* **Exercise prompt**:
Locate the word "global" in the entries below, then gather every line that holds it.

Available data section start

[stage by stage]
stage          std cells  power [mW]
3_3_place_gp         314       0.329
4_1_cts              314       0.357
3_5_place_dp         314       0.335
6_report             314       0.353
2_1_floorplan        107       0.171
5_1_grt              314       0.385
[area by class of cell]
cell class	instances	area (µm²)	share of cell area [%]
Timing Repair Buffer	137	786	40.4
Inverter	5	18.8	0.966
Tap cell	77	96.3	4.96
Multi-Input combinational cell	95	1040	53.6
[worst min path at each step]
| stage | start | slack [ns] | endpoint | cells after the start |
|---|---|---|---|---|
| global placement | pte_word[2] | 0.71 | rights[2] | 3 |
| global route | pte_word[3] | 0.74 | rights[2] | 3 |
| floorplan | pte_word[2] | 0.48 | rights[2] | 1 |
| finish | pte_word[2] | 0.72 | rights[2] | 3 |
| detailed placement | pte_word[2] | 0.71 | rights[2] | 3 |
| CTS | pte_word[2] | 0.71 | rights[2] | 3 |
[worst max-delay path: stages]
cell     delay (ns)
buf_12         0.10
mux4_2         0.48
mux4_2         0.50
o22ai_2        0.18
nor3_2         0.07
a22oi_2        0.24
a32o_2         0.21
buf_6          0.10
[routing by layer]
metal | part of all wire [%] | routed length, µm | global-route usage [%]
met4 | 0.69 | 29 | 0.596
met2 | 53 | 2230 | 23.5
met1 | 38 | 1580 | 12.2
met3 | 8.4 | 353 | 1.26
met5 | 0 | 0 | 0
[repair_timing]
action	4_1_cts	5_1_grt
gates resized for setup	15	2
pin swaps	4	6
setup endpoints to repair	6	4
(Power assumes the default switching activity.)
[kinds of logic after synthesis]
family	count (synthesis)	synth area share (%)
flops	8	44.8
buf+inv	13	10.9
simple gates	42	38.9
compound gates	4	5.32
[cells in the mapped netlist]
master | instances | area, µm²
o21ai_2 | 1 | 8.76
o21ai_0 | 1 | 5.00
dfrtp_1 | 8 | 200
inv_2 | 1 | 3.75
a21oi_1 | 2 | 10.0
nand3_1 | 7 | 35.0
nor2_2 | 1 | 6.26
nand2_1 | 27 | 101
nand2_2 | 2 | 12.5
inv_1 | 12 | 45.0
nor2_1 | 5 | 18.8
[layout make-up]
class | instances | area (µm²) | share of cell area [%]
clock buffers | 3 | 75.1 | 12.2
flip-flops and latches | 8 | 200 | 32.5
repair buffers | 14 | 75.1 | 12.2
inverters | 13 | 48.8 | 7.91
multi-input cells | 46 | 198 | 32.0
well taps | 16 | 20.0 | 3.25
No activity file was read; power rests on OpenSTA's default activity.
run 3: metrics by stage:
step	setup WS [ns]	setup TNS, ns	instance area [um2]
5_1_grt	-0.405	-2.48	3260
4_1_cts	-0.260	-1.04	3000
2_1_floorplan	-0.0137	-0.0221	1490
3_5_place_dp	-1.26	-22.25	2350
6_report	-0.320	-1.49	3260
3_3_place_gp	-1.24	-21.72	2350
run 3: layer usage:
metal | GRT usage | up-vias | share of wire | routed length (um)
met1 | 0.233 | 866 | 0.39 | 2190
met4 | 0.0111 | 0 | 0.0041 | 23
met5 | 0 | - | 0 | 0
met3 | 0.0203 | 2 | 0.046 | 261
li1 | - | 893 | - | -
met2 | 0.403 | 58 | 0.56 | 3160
===== config.mk =====
export PLATFORM = sky130hd
export DESIGN_NAME = scl_sync_gen
export DESIGN_NICKNAME = d
export VERILOG_FILES = /design/src/rtl/scl_gen_pkg.sv /design/src/rtl/scl_line_sync.sv /design/src/rtl/scl_period_cnt.sv /design/src/rtl/scl_phase_fsm.sv /design/src/rtl/scl_sync_gen.sv
export SDC_FILE = /design/constraint.sdc
export NUM_CORES = 1
export LEC_CHECK = 0
export ABC_AREA = 1
export CAP_MARGIN = 10
export CORE_MARGIN = 2
export CORE_UTILIZATION = 45
export DETAILED_ROUTE_END_ITERATION = 12
export PLACE_DENSITY = 0.79
export SLEW_MARGIN = 20
export SYNTH_ARGS = -nofsm -noshare
export SYNTH_HDL_FRONTEND = slang
export SYNTH_SLANG_ARGS = --single-unit

===== constraint.sdc =====
create_clock -name clk -period 2.2 [get_ports clk]
set_clock_uncertainty 0.15 [all_clocks]
set_input_delay 0.22 -clock clk [delete_from_list [all_inputs] [get_ports clk]]
set_output_delay 0.22 -clock clk [all_outputs]
set_load 0.005 [all_outputs]

===== src/rtl/scl_gen_pkg.sv =====
package scl_gen_pkg;

    // Phases of the clock generator
    typedef enum logic [2:0] {
        PH_OFF,    // disabled, line released
        PH_PULL,   // pulling low, waiting to see the line low
        PH_LOW,    // pulling low, counting LOW period
        PH_HWAIT,  // released, waiting to see the line high
        PH_HIGH    // released, counting HIGH period
    } phase_e;

endpackage


===== src/rtl/scl_line_sync.sv =====
module scl_line_sync #(
    parameter int STAGES = 2
) (
    input  logic clk,
    input  logic rst_n,
    input  logic line_i,
    output logic level_o,
    output logic rise_o,
    output logic fall_o
);

    typedef struct packed {
        logic [STAGES-1:0] chain;
        logic              prev;
    } sync_t;

    sync_t reg_d, reg_q;

    always_comb begin
        reg_d          = reg_q;
        reg_d.chain[0] = line_i;
        for (int i = 1; i < STAGES; i++) begin
            reg_d.chain[i] = reg_q.chain[i-1];
        end
        reg_d.prev = reg_q.chain[STAGES-1];
    end

    always_ff @(posedge clk or negedge rst_n) begin
        if (!rst_n) begin
            reg_q <= '1;
        end else begin
            reg_q <= reg_d;
        end
    end

    assign level_o = reg_q.chain[STAGES-1];
    assign rise_o  = reg_q.chain[STAGES-1] & ~reg_q.prev;
    assign fall_o  = ~reg_q.chain[STAGES-1] & reg_q.prev;

endmodule


===== src/rtl/scl_period_cnt.sv =====
module scl_period_cnt #(
    parameter int W = 16
) (
    input  logic         clk,
    input  logic         rst_n,
    input  logic         load_i,
    input  logic [W-1:0] val_i,
    output logic         done_o
);

    logic [W-1:0] cnt_d, cnt_q;

    always_comb begin
        if (load_i) begin
            cnt_d = val_i;
        end else if (cnt_q != '0) begin
            cnt_d = cnt_q - 1'b1;
        end else begin
            cnt_d = cnt_q;
        end
    end

    always_ff @(posedge clk or negedge rst_n) begin
        if (!rst_n) begin
            cnt_q <= '0;
        end else begin
            cnt_q <= cnt_d;
        end
    end

    // one cycle left (or zero loaded): period ends at the next edge
    assign done_o = (cnt_q <= W'(1));

endmodule


===== src/rtl/scl_phase_fsm.sv =====
module scl_phase_fsm
    import scl_gen_pkg::*;
#(
    parameter int W = 16
) (
    input  logic         clk,
    input  logic         rst_n,
    input  logic         en_i,
    input  logic         level_i,
    input  logic         fall_i,
    input  logic         done_i,
    input  logic [W-1:0] low_i,
    input  logic [W-1:0] high_i,
    output logic         load_o,
    output logic [W-1:0] load_val_o,
    output logic         drive_o,
    output logic         active_o
);

    typedef struct packed {
        phase_e phase;
    } fsm_t;

    fsm_t st_d, st_q;

    always_comb begin
        st_d       = st_q;
        load_o     = 1'b0;
        load_val_o = low_i;
        if (!en_i) begin
            st_d.phase = PH_OFF;
        end else begin
            unique case (st_q.phase)
                PH_OFF: begin
                    st_d.phase = PH_PULL;
                end
                PH_PULL: begin
                    if (!level_i) begin
                        st_d.phase = PH_LOW;
                        load_o     = 1'b1;
                    end
                end
                PH_LOW: begin
                    if (done_i) begin
                        st_d.phase = PH_HWAIT;
                    end
                end
                PH_HWAIT: begin
                    if (level_i) begin
                        st_d.phase = PH_HIGH;
                        load_o     = 1'b1;
                        load_val_o = high_i;
                    end
                end
                PH_HIGH: begin
                    if (fall_i) begin
                        // another device ended the HIGH time first
                        st_d.phase = PH_LOW;
                        load_o     = 1'b1;
                    end else if (done_i) begin
                        st_d.phase = PH_PULL;
                    end
                end
                default: st_d.phase = PH_OFF;
            endcase
        end
    end

    always_ff @(posedge clk or negedge rst_n) begin
        if (!rst_n) begin
            st_q.phase <= PH_OFF;
        end else begin
            st_q <= st_d;
        end
    end

    assign drive_o  = (st_q.phase == PH_PULL) || (st_q.phase == PH_LOW);
    assign active_o = (st_q.phase != PH_OFF);

endmodule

Available data section end

* **Result**:
| global placement | pte_word[2] | 0.71 | rights[2] | 3 |
| global route | pte_word[3] | 0.74 | rights[2] | 3 |
metal | part of all wire [%] | routed length, µm | global-route usage [%]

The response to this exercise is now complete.